Берту не пришлось говорить с тетей. Он положил отрезанную косичку в корзинку для сандвичей. Беттина нашла ее и подняла переполох. Она испугалась, что меня похитили, а косичка — предупреждение от похитителей.

Я рассказала тете, что произошло. Она прижала меня к себе и заплакала. На этом эксперимент с моим выходом в народ закончился. Начиная со следующей недели я ходила в небольшую школу в Кенсингтоне. Девочки были одеты в красивые салатные платья и носили аккуратные банты. Все дружно завидовали моим коротким волосам, а на переменках мы обсуждали способы убедить родителей разрешить нам красить ногти и проколоть уши.

После смерти Р. Д. тетя сказала, что устала от вечеринок и званых обедов. Она хотела только лежать в кровати и читать. Тетя пообещала, что никогда больше не будет завивать волосы. К счастью, она не выполнила этой угрозы. Из дому она выбиралась крайне редко, поэтому проще было вызвать такси. Берту исполнилось семьдесят. Он достаточно одряхлел и в конце концов покинул нас. Купив небольшой уютный дом в Барнсе, Берт посвятил себя выращиванию георгинов. Я всегда помнила, как он поддержал меня в трудную минуту. Оглядываясь назад, я поняла, что первый опыт в школе научил меня очень многому. Я увидела, каково быть гонимым. Сочувствие к слабым стало важной частью моего характера.

С тех пор как я покинула дом, даже такси стало для меня дорогим удовольствием. Я пыталась прожить исключительно на деньги, которые сама зарабатывала. Тетушка ежемесячно пополняла мой счет в банке, но я из принципа не притрагивалась к этим деньгам. Когда у меня было время, я ходила пешком. Когда я торопилась, приходилось подстраиваться под причуды общественного транспорта.

Прошлой осенью, кажется в октябре, я ехала в автобусе на встречу с кузиной Мирандой в «Ритце». Я читала «Ярмарку тщеславия» и была так увлечена похождениями Беки Шарп, что пропустила свою остановку. Я вышла из автобуса в абсолютно незнакомой мне части Лондона. Место называлось Толгейт-сквер. Окрестности казались серыми и безрадостными.

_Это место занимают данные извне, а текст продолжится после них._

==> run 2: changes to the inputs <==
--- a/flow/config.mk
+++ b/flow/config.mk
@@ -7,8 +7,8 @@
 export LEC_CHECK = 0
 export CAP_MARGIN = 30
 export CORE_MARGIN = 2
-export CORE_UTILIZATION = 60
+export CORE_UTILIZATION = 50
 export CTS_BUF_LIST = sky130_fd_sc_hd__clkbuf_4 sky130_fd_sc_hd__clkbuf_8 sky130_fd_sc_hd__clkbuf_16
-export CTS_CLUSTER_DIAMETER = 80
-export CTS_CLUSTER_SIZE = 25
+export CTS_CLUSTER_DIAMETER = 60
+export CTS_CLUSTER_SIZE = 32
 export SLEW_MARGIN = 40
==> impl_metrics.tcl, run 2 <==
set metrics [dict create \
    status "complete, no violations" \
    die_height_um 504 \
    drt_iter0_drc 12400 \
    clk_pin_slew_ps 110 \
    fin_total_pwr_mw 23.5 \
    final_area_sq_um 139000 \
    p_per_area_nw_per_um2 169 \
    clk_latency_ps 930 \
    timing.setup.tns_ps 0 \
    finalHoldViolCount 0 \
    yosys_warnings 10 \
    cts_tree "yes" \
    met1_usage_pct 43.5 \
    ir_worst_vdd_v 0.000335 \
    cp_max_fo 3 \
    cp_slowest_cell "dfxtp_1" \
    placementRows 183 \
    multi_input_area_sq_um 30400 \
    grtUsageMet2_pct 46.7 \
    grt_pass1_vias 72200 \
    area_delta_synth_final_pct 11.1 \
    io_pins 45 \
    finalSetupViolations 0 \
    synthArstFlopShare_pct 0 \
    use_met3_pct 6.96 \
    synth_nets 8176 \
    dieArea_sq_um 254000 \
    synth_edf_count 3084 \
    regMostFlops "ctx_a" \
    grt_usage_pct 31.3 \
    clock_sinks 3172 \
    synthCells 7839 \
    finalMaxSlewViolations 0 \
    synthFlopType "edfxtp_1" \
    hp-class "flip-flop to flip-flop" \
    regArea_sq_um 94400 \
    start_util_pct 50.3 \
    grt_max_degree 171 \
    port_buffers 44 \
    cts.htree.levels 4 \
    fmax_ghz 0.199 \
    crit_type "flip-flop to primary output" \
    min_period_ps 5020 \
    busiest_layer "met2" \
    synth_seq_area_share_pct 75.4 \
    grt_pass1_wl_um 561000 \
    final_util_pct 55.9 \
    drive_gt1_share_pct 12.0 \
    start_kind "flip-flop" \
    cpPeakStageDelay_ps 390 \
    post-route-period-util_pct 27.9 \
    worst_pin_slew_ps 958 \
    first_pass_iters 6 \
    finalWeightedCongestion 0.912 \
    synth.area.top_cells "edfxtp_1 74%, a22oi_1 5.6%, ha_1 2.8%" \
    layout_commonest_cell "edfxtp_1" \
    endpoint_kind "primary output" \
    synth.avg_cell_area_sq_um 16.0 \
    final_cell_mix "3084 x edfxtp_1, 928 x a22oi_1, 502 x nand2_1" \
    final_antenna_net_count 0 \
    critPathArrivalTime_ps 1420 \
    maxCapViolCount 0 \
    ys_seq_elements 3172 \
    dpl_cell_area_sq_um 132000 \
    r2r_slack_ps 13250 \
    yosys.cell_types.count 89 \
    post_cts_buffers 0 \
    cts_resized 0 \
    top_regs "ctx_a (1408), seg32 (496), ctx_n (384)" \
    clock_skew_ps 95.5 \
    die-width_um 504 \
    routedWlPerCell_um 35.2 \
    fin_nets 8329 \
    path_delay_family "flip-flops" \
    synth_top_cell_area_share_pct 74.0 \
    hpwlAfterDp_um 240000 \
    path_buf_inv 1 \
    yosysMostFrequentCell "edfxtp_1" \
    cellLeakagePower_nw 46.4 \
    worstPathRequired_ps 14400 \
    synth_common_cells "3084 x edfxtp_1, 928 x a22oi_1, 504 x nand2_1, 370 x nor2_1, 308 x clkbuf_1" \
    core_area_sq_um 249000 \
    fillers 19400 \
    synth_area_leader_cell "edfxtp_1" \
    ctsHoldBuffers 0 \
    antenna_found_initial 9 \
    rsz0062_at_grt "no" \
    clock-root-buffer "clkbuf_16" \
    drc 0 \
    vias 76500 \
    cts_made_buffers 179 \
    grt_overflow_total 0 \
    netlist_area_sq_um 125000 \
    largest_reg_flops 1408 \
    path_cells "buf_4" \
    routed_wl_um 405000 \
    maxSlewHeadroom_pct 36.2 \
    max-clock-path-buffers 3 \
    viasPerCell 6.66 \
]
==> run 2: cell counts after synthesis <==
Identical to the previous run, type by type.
Source: an optimization exercise on an open RTL-to-GDS flow (aim: small area, a short achievable clock period and few clock cycles per item). Production flows keep margins and buffers that such runs may drop. The RTL was checked by simulation tests, not by an equivalence proof against the original design.

<file path="flow/flow/run.sh">
#!/bin/bash
set -euo pipefail
args=""
while IFS= read -r line; do
  [[ -z "$line" || "$line" == \#* ]] && continue
  args="$args '$line'"
done < flow/extra.txt
grep -q 'SETUP_SLACK_MARGIN=' standard.sh || true
sed "s/SETUP_SLACK_MARGIN=[-0-9.]* //; s|\"\${@:-finish}\"|$args \"\${@:-finish}\"|" standard.sh > standard_extra.sh
bash standard_extra.sh > flow.log 2>&1
</file>
<file path="flow/flow/extra.txt">
SETUP_SLACK_MARGIN=6.0
BUFFER_PORTS_ARGS=-buffer_cell sky130_fd_sc_hd__buf_2
</file>
<file path="flow/standard.sh">
#!/bin/bash
# synth_recipe.tcl (not shown) runs the flow's synth.tcl, then flattens the netlist and writes it again
# the make line also repeats each setting of config.mk as NAME=value (left out here)
make -C /OpenROAD-flow-scripts/flow DESIGN_CONFIG=/design/flow/config.mk WORK_HOME=/design/flow/orfs CLKGATE_MAP_FILE= SYNTH_SCRIPT=/design/flow/synth_recipe.tcl "${@:-finish}"
</file>
<file path="flow/config.mk">
export PLATFORM = sky130hd
export DESIGN_NAME = aes256_enc
export DESIGN_NICKNAME = aes256_enc
export VERILOG_FILES = /design/flow/design.v
export SDC_FILE = /design/flow/constraint.sdc
export NUM_CORES = 4
export LEC_CHECK = 0
export CAP_MARGIN = 20
export CELL_PAD_IN_SITES_DETAIL_PLACEMENT = 1
export CELL_PAD_IN_SITES_GLOBAL_PLACEMENT = 1
export CORE_MARGIN = 2
export CORE_UTILIZATION = 45
export PLACE_DENSITY = 0.55
export SETUP_SLACK_MARGIN = 5
export SLEW_MARGIN = 20
export SYNTH_HIERARCHICAL = 1
export SYNTH_MINIMUM_KEEP_SIZE = 0
</file>
<file path="flow/constraint.sdc">
create_clock -name core_clock -period 9.0 [get_ports {clk}]
set_input_delay 1.8000 -clock core_clock [delete_from_list [all_inputs] [get_ports {clk}]]
set_output_delay 1.8000 -clock core_clock [all_outputs]
set_load 0.01 [all_outputs]
</file>
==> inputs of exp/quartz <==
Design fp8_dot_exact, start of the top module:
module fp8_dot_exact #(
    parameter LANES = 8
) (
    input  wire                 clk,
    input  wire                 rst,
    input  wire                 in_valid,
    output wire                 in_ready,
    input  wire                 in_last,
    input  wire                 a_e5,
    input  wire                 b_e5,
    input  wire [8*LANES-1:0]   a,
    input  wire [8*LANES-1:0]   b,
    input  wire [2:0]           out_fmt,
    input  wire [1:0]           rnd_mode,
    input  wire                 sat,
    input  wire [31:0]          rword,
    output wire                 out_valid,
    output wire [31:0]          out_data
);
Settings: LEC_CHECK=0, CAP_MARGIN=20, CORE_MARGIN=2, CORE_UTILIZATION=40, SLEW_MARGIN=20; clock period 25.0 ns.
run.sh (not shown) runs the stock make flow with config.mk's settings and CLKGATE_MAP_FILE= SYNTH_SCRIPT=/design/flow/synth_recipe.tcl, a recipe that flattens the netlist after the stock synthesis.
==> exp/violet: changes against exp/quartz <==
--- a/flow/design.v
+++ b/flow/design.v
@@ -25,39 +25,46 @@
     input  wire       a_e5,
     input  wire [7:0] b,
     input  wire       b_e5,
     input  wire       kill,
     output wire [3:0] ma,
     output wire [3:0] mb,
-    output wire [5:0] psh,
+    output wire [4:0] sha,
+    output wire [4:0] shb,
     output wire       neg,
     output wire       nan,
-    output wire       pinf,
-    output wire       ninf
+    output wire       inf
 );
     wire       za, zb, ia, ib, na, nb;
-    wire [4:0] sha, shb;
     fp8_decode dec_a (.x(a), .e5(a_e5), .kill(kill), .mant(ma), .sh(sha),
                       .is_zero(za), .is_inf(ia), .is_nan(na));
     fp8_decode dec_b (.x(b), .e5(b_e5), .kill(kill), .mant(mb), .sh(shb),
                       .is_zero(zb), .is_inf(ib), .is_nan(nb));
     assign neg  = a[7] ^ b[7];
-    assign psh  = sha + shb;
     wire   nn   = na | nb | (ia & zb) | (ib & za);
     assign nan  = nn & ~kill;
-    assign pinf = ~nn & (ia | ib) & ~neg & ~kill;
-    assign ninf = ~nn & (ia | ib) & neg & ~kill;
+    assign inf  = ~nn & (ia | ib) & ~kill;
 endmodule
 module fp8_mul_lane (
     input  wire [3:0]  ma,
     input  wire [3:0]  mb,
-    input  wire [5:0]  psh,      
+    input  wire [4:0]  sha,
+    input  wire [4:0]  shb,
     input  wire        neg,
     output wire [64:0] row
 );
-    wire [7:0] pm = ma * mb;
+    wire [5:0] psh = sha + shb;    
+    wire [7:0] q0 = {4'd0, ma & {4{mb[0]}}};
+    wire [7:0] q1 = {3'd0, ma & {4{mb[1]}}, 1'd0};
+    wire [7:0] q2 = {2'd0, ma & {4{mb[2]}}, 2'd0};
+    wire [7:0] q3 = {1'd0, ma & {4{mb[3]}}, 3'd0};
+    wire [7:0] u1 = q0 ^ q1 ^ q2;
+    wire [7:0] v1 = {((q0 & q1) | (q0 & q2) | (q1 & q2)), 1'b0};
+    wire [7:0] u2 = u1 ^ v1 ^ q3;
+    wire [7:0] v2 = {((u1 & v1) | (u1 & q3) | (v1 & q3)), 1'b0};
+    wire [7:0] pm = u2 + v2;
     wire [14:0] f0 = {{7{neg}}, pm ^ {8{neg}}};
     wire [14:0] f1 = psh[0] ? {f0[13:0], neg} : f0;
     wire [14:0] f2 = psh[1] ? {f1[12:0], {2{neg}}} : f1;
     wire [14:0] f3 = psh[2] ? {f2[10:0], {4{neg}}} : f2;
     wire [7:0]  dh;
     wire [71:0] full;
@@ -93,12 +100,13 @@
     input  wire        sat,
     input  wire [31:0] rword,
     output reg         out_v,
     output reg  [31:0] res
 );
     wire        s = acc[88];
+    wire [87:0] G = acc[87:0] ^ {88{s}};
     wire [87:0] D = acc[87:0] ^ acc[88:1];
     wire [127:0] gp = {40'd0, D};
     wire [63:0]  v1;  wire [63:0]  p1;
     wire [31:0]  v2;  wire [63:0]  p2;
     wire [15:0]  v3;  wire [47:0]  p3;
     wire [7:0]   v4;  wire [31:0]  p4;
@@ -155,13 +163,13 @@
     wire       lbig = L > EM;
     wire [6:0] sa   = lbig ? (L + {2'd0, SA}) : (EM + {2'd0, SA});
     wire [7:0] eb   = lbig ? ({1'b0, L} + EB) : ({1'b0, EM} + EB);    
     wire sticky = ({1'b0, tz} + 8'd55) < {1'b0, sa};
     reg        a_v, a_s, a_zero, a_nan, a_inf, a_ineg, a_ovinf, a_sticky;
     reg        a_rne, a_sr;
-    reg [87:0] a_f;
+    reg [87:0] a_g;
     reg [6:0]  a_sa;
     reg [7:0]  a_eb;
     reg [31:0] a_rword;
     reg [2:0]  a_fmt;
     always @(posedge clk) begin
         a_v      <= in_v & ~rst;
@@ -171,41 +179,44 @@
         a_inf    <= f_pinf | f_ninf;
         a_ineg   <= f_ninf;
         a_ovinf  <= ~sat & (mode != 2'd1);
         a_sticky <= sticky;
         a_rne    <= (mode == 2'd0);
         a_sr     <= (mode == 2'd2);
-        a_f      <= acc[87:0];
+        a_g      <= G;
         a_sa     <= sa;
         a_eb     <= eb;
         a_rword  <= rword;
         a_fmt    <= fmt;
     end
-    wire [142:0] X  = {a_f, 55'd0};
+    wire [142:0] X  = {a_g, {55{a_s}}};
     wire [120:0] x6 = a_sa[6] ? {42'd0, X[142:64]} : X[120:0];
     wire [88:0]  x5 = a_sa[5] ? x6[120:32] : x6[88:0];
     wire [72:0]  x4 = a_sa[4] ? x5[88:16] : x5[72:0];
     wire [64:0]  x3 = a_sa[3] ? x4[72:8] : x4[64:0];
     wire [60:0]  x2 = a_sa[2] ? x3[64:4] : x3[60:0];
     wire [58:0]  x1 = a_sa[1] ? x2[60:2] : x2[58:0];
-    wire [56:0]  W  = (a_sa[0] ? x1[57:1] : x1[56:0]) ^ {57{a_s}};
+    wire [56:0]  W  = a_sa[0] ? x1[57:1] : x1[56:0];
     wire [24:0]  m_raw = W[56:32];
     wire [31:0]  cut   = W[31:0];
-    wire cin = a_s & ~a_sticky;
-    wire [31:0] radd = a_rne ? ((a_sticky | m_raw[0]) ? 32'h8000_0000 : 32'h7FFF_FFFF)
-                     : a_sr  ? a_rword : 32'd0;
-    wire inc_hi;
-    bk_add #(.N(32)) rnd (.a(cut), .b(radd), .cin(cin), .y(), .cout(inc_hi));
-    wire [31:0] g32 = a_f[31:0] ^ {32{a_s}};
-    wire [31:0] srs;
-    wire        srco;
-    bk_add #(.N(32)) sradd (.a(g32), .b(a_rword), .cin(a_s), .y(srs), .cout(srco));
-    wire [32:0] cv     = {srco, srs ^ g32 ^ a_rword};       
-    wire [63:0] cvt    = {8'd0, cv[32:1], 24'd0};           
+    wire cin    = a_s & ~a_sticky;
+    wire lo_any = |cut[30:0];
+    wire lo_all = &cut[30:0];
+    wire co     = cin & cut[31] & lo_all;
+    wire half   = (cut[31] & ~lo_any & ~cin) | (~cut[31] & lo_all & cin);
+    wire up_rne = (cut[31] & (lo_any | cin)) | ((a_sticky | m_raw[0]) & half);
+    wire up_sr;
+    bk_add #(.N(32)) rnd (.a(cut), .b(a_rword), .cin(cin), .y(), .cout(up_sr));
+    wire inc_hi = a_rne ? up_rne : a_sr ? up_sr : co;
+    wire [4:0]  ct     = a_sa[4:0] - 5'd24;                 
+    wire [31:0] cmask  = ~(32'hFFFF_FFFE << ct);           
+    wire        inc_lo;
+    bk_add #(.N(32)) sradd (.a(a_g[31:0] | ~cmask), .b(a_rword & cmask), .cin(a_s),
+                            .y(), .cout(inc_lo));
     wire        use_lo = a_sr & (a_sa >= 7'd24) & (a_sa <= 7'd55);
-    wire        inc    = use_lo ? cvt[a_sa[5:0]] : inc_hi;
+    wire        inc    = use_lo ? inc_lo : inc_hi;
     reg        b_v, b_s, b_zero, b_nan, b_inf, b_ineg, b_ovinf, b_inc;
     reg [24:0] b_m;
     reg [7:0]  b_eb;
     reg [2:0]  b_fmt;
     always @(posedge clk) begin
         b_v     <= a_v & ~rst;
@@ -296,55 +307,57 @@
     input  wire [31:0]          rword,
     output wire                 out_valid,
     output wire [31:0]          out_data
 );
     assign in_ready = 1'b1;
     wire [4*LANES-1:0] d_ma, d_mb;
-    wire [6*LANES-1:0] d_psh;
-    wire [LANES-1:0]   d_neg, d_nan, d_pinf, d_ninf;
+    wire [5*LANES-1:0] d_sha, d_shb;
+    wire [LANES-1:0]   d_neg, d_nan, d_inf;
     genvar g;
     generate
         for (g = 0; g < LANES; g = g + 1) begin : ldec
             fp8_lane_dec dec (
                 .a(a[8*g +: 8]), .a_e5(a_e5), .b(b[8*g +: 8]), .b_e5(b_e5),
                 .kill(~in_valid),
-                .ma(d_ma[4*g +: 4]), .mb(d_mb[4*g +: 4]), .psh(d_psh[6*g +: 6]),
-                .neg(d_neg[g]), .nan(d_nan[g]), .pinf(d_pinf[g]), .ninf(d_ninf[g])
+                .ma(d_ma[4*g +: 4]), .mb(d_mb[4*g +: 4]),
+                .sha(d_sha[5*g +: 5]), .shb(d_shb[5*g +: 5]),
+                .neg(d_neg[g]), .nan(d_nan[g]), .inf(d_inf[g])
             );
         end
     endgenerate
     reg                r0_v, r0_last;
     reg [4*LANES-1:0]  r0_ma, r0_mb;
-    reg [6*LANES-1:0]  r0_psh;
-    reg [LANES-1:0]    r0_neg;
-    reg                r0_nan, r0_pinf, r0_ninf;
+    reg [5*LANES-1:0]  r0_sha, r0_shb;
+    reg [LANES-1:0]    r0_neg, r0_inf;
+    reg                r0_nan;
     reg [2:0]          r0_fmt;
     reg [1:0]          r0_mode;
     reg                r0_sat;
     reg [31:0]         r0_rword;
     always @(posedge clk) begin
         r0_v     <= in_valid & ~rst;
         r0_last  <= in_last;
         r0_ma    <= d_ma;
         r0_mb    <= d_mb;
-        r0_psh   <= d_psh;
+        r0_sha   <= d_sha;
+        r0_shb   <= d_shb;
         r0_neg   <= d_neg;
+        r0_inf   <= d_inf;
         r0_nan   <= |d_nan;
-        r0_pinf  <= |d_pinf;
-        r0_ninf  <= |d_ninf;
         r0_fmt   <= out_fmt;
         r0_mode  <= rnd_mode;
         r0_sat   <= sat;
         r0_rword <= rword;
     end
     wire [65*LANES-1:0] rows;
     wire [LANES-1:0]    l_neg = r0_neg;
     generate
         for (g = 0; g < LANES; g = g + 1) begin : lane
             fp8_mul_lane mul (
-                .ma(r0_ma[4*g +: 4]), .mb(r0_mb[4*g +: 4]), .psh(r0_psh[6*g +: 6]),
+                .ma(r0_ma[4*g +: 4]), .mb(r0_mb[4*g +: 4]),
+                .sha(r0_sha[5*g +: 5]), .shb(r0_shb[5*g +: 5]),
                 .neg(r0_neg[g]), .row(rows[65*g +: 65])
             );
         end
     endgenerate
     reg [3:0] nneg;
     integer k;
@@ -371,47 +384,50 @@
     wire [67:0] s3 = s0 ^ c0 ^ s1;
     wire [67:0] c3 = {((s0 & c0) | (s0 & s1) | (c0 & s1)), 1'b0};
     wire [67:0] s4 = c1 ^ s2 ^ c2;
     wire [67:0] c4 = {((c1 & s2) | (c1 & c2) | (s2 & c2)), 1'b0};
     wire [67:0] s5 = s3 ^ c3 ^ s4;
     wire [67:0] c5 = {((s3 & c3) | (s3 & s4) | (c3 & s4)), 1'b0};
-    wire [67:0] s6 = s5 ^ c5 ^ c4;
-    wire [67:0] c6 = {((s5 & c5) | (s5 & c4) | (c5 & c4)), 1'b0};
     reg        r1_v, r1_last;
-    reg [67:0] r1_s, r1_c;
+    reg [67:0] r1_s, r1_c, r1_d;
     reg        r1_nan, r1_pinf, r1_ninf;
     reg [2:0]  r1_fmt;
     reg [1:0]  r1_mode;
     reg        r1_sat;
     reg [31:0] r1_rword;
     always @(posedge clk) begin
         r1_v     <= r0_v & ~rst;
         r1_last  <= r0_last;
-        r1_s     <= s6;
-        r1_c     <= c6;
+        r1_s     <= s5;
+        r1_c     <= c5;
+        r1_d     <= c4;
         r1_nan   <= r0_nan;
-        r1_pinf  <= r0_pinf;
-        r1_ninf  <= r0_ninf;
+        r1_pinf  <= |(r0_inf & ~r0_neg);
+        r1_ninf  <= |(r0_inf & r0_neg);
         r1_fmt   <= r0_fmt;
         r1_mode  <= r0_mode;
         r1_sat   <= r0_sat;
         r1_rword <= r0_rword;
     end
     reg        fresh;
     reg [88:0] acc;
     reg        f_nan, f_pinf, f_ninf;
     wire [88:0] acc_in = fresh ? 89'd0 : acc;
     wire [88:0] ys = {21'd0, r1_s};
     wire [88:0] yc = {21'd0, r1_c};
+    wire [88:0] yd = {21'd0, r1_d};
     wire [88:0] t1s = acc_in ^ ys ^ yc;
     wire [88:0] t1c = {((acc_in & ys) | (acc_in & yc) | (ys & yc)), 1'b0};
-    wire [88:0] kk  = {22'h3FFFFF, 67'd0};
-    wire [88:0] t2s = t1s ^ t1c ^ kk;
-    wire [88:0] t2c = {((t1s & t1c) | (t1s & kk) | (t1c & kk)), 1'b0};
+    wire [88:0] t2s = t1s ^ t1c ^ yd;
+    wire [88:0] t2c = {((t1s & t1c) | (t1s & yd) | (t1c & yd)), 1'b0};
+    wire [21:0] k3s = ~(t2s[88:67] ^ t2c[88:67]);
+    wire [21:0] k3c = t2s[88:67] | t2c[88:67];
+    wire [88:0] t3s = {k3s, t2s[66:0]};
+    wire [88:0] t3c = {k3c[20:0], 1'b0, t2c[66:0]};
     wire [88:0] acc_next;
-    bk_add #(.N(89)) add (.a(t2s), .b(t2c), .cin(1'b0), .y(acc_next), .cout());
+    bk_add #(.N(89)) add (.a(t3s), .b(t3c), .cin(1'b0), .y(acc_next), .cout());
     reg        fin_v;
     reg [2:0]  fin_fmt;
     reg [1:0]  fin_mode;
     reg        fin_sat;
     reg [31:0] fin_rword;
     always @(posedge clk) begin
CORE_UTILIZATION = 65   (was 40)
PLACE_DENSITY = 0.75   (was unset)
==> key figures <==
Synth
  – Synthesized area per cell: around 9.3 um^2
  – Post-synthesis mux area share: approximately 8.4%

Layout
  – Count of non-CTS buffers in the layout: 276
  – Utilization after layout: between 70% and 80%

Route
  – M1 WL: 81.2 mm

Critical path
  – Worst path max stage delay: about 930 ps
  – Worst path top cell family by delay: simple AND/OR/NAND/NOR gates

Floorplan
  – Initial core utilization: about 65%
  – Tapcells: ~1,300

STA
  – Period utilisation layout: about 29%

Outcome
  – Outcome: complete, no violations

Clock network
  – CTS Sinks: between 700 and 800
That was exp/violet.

Я шла вдоль улицы в надежде встретить кого-нибудь, кто сможет указать дорогу на Пикадилли. Дома по сторонам преобразились. Они уже не выглядели так уныло. Под слоем пыли мне удалось разглядеть их первозданную красоту, не испорченную викторианскими наслоениями. Я остановилась напротив дома с удивительно красивой дверной решеткой. Тонкие прутья сплетались в причудливый узор. Я любовалась строгостью линий. Неожиданно дверь приоткрылась. Из дома вышел человек. Он выглядел несколько странно. В тусклом свете его голова казалась огромной, но, приглядевшись, я увидела: у него на плече сидит обезьянка. Одной лапой она поглаживала щеку хозяина, другую держала во рту и сосала пальцы. Лицо мужчины было хмурым, глаза смотрели враждебно. Но я не испугалась. Меня успокаивала та преданность хозяину, которую демонстрировала обезьянка. Пирс, вероятно, высмеял бы меня за излишнюю сентиментальность, но обезьянка выглядела такой мудрой, что я не могла ей не поверить. Мужчина был одет в темный старомодный костюм с большими лацканами и длинными полами. Он был высокого роста и немного сутулился. На плечах у него была шерстяная шаль. Он смотрел на меня в упор. Я уже собиралась идти, когда он спросил:

— Вы ищете жилье?

— Да, — неожиданно ответила я.

После того как я покинула тетю, я снимала квартиру со Стеллой Партингтон в Кенсингтоне. Мы были ровесницы, но Стелла казалась на много лет меня старше. Она хорошо знала мужчин и была очень практичной. Несмотря на то, что мы были знакомы с детства, нам не о чем было говорить. К счастью, она часто пропадала по вечерам, оставляя меня одну.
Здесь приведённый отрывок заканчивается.